Perforin and Granzymes, of which Granzyme-B is the most potent, reside in granules present in the cytosol of hepatic NK cells and are released by exocytosis. Perforin and Granzyme-B, as a complex with SG (Serglycin) as a scaffold, are released by granule exocytosis in the space formed between the NK Cell–tumor conjugate. The Serglycin-Perforin-Granzyme-B complex is taken up into the tumor cell by endocytosis through the receptor M6PR(Mannose-6-Phosphate Receptor). Perforin then acts to release Granzyme-B that is sequestered in an endosome into the cytosol of the target cell. Intracellular delivery of Granzyme-B results in the initiation of pathways leading to the tumor cell death. It initiates proteolytic activation of Caspase Cascade by direct activation of Caspase3 or indirectly through Caspase8; or through a mitochondrion-dependent pathway. Granzyme-B mainly triggers Caspase activation indirectly. It achieves this by cleavage of the pro-apoptotic ‘BH3-only’member of the BCL2 ((B-Cell CLL/Lymphoma-2) family, BID (BH3-Interacting Domain Death Agonist), which results in its translocation, with other members of the BCL2-family such as BAX (BCL2 Associated-X Protein), to the mitochondria. This prompts CytoC (Cytochrome-C) release and the activation of Caspase9 through interaction with the adaptor molecule APAF1(Apoptotic Protease-Activating Factor-1). Caspase9 in turn, activates the downstream Caspases, such as Caspase3, 6, and 7 culminating in apoptosis. On the other hand, CytoC release causes mitochondrial dysfunction which leads to the release of factors such as AIF (Apoptosis-Inducing Factor) and EndoG (Endonuclease-G), which mediate Caspase-independent cell death by causing DNA damage [6,7]. Granzyme-B causes direct activation of DFF40/CAD (DNA Fragmentation-40/Caspase-Activated Deoxynuclease)—which leads to proteolysis of the inhibitor ICAD (Inhibitor of CAD), and damages the DNA of the tumor cell. DNA damage can also be brought about byCaspase3 through CAD activation. Cytolysis by Cr (Chromium) release is induced by Granzyme-B in a Caspase-independent mechanism. All these events lead to death of the invading tumor cell [6].

Damage of liver cells other than the tumor cells (e.g., hepatocytes, LSECs) that might be caused by leakage of Granzyme-B-Perforin is prevented by the very efficient endocytic uptake of the Granzyme-B-Serglycin-Perforin complex by the HARs (Hyaluronic Acid Receptors) expressed on LSECs [8]. LSECs and the NK cells themselves are protected from the action of Granzyme-B by strong expression of the endogenous Granzyme-B inhibitor PI9 (Protease inhibitor-9).

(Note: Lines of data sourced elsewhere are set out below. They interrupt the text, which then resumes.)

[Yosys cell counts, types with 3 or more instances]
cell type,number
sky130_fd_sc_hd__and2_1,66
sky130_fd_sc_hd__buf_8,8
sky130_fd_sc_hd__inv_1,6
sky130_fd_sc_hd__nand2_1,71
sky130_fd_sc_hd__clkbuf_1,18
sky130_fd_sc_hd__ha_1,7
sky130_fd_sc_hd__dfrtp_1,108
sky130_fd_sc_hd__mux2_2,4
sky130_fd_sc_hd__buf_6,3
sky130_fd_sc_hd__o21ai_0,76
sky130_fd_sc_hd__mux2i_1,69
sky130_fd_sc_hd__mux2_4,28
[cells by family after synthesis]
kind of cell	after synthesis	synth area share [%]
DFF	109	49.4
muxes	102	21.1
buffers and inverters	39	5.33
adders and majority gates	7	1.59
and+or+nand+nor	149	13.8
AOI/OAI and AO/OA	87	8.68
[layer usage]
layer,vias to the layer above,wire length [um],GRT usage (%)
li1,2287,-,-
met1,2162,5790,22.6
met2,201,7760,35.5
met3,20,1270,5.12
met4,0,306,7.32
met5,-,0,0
===== config.mk =====
export PLATFORM = sky130hd
export DESIGN_NAME = vpu_stall_ctrl
export DESIGN_NICKNAME = d
export VERILOG_FILES = /design/src/rtl/vpu_stall_ctrl.sv
export SDC_FILE = /design/constraint.sdc
export NUM_CORES = 1
export LEC_CHECK = 0
export BUFFER_PORTS_ARGS = -buffer_cell sky130_fd_sc_hd__clkbuf_2
export CAP_MARGIN = 20
export CORE_AREA = 2 2 118 120
export CTS_CLUSTER_SIZE = 10
export DETAILED_ROUTE_END_ITERATION = 7
export DIE_AREA = 0 0 120 122
export PLACE_DENSITY = 0.59
export RECOVER_POWER = 25
export SYNTH_ARGS = -nofsm -noshare
export SYNTH_HDL_FRONTEND = slang
export SYNTH_SLANG_ARGS = --single-unit

===== constraint.sdc =====
create_clock -name clk -period 6.7 [get_ports clk]
set_clock_uncertainty 0.1 [all_clocks]
set_input_delay 1.34 -clock clk [delete_from_list [all_inputs] [get_ports clk]]
set_output_delay 1.34 -clock clk [all_outputs]
set_load 0.05 [all_outputs]
<file path="config.mk">
export PLATFORM = sky130hd
export DESIGN_NAME = instr_fetch_unit
export DESIGN_NICKNAME = d
export VERILOG_FILES = /design/src/rtl/riscv_pkg.sv /design/src/rtl/fetch_buffer.sv /design/src/rtl/instr_fetch_unit.sv
export SDC_FILE = /design/constraint.sdc
export NUM_CORES = 1
export LEC_CHECK = 0
export ABC_CLOCK_PERIOD_IN_PS = 18100
export BUFFER_PORTS_ARGS = -buffer_cell sky130_fd_sc_hd__buf_2
export CAP_MARGIN = 20
export CORE_MARGIN = 4
export CORE_UTILIZATION = 43
export CTS_BUF_LIST = sky130_fd_sc_hd__clkbuf_16
export DETAILED_ROUTE_END_ITERATION = 6
export PLACE_DENSITY = 0.62
export SLEW_MARGIN = 20
export SYNTH_ARGS = -nofsm -noshare
export SYNTH_HDL_FRONTEND = slang
export SYNTH_SLANG_ARGS = --single-unit
</file>
<file path="constraint.sdc">
create_clock -name clk -period 18.1 [get_ports clk]
set_input_delay 2.715 -clock clk [delete_from_list [all_inputs] [get_ports clk]]
set_output_delay 2.715 -clock clk [all_outputs]
set_load 0.01 [all_outputs]
</file>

PI9 might also be expressed aberrantly by some cancer cells to disrupt the apoptotic pathways stimulated by Granzyme-B [9]. The tumor cells having diminished MHC-I (Major Histocompatibility Complex Class-I) expression, are particularly vulnerable for NK cell-mediated killing. Hepatic NK cells are thus, capable of mediating spontaneous cytotoxicity against tumor cells and their metastases when they lose or have diminished MHC-I expression [10,11]. Downregulation of MHC-I-binding inhibitory receptors expressed on the NK cells can also facilitate tumor rejection by the hepatic immune system [12].